As we know, this sport is called Free Diving and it involves going down hundreds of feet into cold and dark waters by holding his or her breath until resurfacing rather than on the use of a breathing apparatus such as scuba gear. It's considered an extreme sport because it is very dangerous and might even cost your life. It's an experimental sport because it is revealing human capabilities which had never even been imagined. It's becoming more popular every year and many people are so interested to try it.
Free diving has been around for a very long time. It was how the ancient Greeks went down for sponges. Without so much as a snorkel, they'd dive to around 100 feet. Today's free divers go down a lot further for fun and sport. They want to join the sea world without disturbing it. No tanks, no bubbles, no noise.
And because of free diving, scientists now know that humans are closer to dolphins than had been thought. Just like dolphins, when we go into cold water a reflex kicks in which slows down our pulse; shifts blood from our extremities to our heart and to our brain. Our spleen contracts releasing oxygen rich blood into our arteries.

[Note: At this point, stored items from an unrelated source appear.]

This design comes from an exercise in tuning for a short achievable clock period and few clock cycles on the open sky130 flow, not from production work.
Function was checked by simulation only, so behaviour that the tests miss may differ from the original.
Power figures rest on the tool's default switching activity, not on a simulated workload.

==> module ex2Stage, before the edit <==
module ex2Stage (
	input logic CLK,
	input logic RSTB,
	input logic xValid,
	input pipePkg::regMaskT xSrc1h,
	input pipePkg::regIdT xDst,
	input pipePkg::dataT xOperand,
	input logic [4:0] xConst,
	output pipePkg::regMaskT bSrc1h,
	output logic [pipePkg::REG_COUNT-1:0][pipePkg::DATA_WIDTH-1:0] regs,
	output logic wbWrite,
	output pipePkg::regIdT wbDst,
	output pipePkg::dataT wbData
);
	localparam int W = pipePkg::DATA_WIDTH;
	logic bValid;
	pipePkg::regIdT bDst;
	pipePkg::regMaskT bWrite1h;
	logic [3:0] bLow;
	logic [W-5:0] bHigh;
	logic [W-5:0] bHighUp;
	logic [W-5:0] bHighDown;
	logic bUp;
	logic bDown;
	logic [4:0] lowSum;
	logic [W-5:0] high;
	pipePkg::dataT result;
	assign lowSum = 5'(xOperand[3:0]) + 5'(xConst[3:0]);
	always_ff @(posedge CLK or negedge RSTB)
	begin
		if (!RSTB)
		begin
			bValid <= 1'b0;
			bWrite1h <= '0;
		end
		else
		begin
			bValid <= xValid;
			bWrite1h <= xValid ? (pipePkg::regMaskT'(1) << xDst) : '0;
		end
	end
	always_ff @(posedge CLK)
	begin
		bDst <= xDst;
		bSrc1h <= xSrc1h;
		bLow <= lowSum[3:0];
		bHigh <= xOperand[W-1:4];
		bHighUp <= xOperand[W-1:4] + 1'b1;
		bHighDown <= xOperand[W-1:4] - 1'b1;
		bUp <= lowSum[4] & ~xConst[4];
		bDown <= ~lowSum[4] & xConst[4];
	end
	always_comb
	begin
		if (bUp)
			high = bHighUp;
		else if (bDown)
			high = bHighDown;
		else
			high = bHigh;
	end
	assign result = {high, bLow};
	always_ff @(posedge CLK or negedge RSTB)
	begin
		if (!RSTB)
		begin
			for (int r = 0; r < pipePkg::REG_COUNT; r++)
				regs[r] <= '0;
		end
		else
		begin
			for (int r = 0; r < pipePkg::REG_COUNT; r++)
				if (bWrite1h[r])
					regs[r] <= result;
		end
	end
	always_ff @(posedge CLK or negedge RSTB)
	begin
		if (!RSTB)
			wbWrite <= 1'b0;
		else
			wbWrite <= bValid;
	end
	always_ff @(posedge CLK)
	begin
		wbDst <= bDst;
		wbData <= result;
	end
endmodule
Settings: LEC_CHECK=0, CAP_MARGIN=20, CORE_MARGIN=2, CORE_UTILIZATION=60, CTS_CLUSTER_DIAMETER=100, CTS_CLUSTER_SIZE=24, HOLD_SLACK_MARGIN=0.05, SETUP_SLACK_MARGIN=2.0, SLEW_MARGIN=20; clock period 3.6 ns.
run.sh (not shown) runs the stock make flow with config.mk's settings and CLKGATE_MAP_FILE= SYNTH_SCRIPT=/design/flow/synth_recipe.tcl, a recipe that flattens the netlist after the stock synthesis.
Testbench counts at the start, summed over its fixed seeds: cycles 6,241.
Change:
--- a/flow/design.v
+++ b/flow/design.v
@@ -346,9 +346,9 @@
 );
 	localparam int W = pipePkg::DATA_WIDTH;
 	logic bValid;
 	pipePkg::regIdT bDst;
-	pipePkg::regMaskT bWrite1h;
+	pipePkg::regMaskT bDst1h;
 	logic [3:0] bLow;
 	logic [W-5:0] bHigh;
 	logic [W-5:0] bHighUp;
 	logic [W-5:0] bHighDown;
@@ -360,22 +360,17 @@
 	assign lowSum = 5'(xOperand[3:0]) + 5'(xConst[3:0]);
 	always_ff @(posedge CLK or negedge RSTB)
 	begin
 		if (!RSTB)
-		begin
 			bValid <= 1'b0;
-			bWrite1h <= '0;
-		end
 		else
-		begin
 			bValid <= xValid;
-			bWrite1h <= xValid ? (pipePkg::regMaskT'(1) << xDst) : '0;
-		end
 	end
 	always_ff @(posedge CLK)
 	begin
 		bDst <= xDst;
 		bSrc1h <= xSrc1h;
+		bDst1h <= pipePkg::regMaskT'(1) << xDst;
 		bLow <= lowSum[3:0];
 		bHigh <= xOperand[W-1:4];
 		bHighUp <= xOperand[W-1:4] + 1'b1;
 		bHighDown <= xOperand[W-1:4] - 1'b1;
@@ -401,9 +396,9 @@
 		end
 		else
 		begin
 			for (int r = 0; r < pipePkg::REG_COUNT; r++)
-				if (bWrite1h[r])
+				if (bValid && bDst1h[r])
 					regs[r] <= result;
 		end
 	end
 	always_ff @(posedge CLK or negedge RSTB)
Effect:
- The new run produced a clean layout
- synthesized cell count grows by 5.7%
- core utilization is higher by 0.44 points
- cell count went up by about 3.4%
- hold slack gets worse by 0.32 ns
- setup slack loses 0.067 ns
- flip-flop and latch count does not change
- register-to-register slack gets better by 0.02 ns
- non-clock buffer count is lower by 21
- via count rose by about 1.8%
- routed wire length falls by about 0.9%
- sequential share of layout area rose by 0.20 points
- clock power came out lower by about 0.6%
- die area decreases by 0.66%
- design area is lower by about 0.6%
Testbench counts after the change, summed over its fixed seeds: cycles 6,241.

Is under the water a place humans belong? Free divers think so. They point out that the amniotic fluid in the womb where a fetus lives for nine months is very similar to seawater. That if a newborn is immediately submerged in a pool it will swim the breaststroke and be able to hold its breath for 40 seconds. It will retain this ability until it learns how to walk. But the human body has several adaptations under diving conditions, which stem from the mammalian diving reflex. These adaptations enable the human body to endure depth and lack of oxygen far beyond what would be possible without the reflex.
Here are some example of the training to be a free diver.
- Equalizing Training - Your ears are the most likely physical reason to limit your depth. You can only go as deep as you can equalise your ears.
- Technique Training - Having a good technique will save you oxygen, give you better hydrodynamics, and make your dive more enjoyable. This is best practised on the surface in a pool and while doing dynamic apnea.
- Breath Hold Training - You need to get “comfortable” holding your breath. This training can include maximums, Co2 tolerance and Hypoxic tolerance.
- Relaxation Training - This will make your dive 100 times more enjoyable and save you lots of oxygen.
- Lung Training - Slowly adapting your lungs to handle the depth and compression. This can be done with certain yoga exercises and FRC training in shallow pools.
- Cardiovascular Training - Gives you a good cardiovascular ability (high Co2 max – oxygen uptake), strong heart and a low resting pulse.
- High Intensity Cardio Training - Makes you able to tolerate high levels of lactic acid and making use of the anaerobic energy system.
- Muscular Training - Gives you muscles at the right places, trained for what you want them to do and making your movements more energy efficient and relaxed.
- Flexibility Training/Yoga - This Training will give you better knowledge of your body and make your muscles more relaxed. Flexibility will give you better technique and decrease the risk of squeeze.
- Mental Training - Mental strength and self knowledge is imperative for freediving. Train meditation, visualisation and yoga.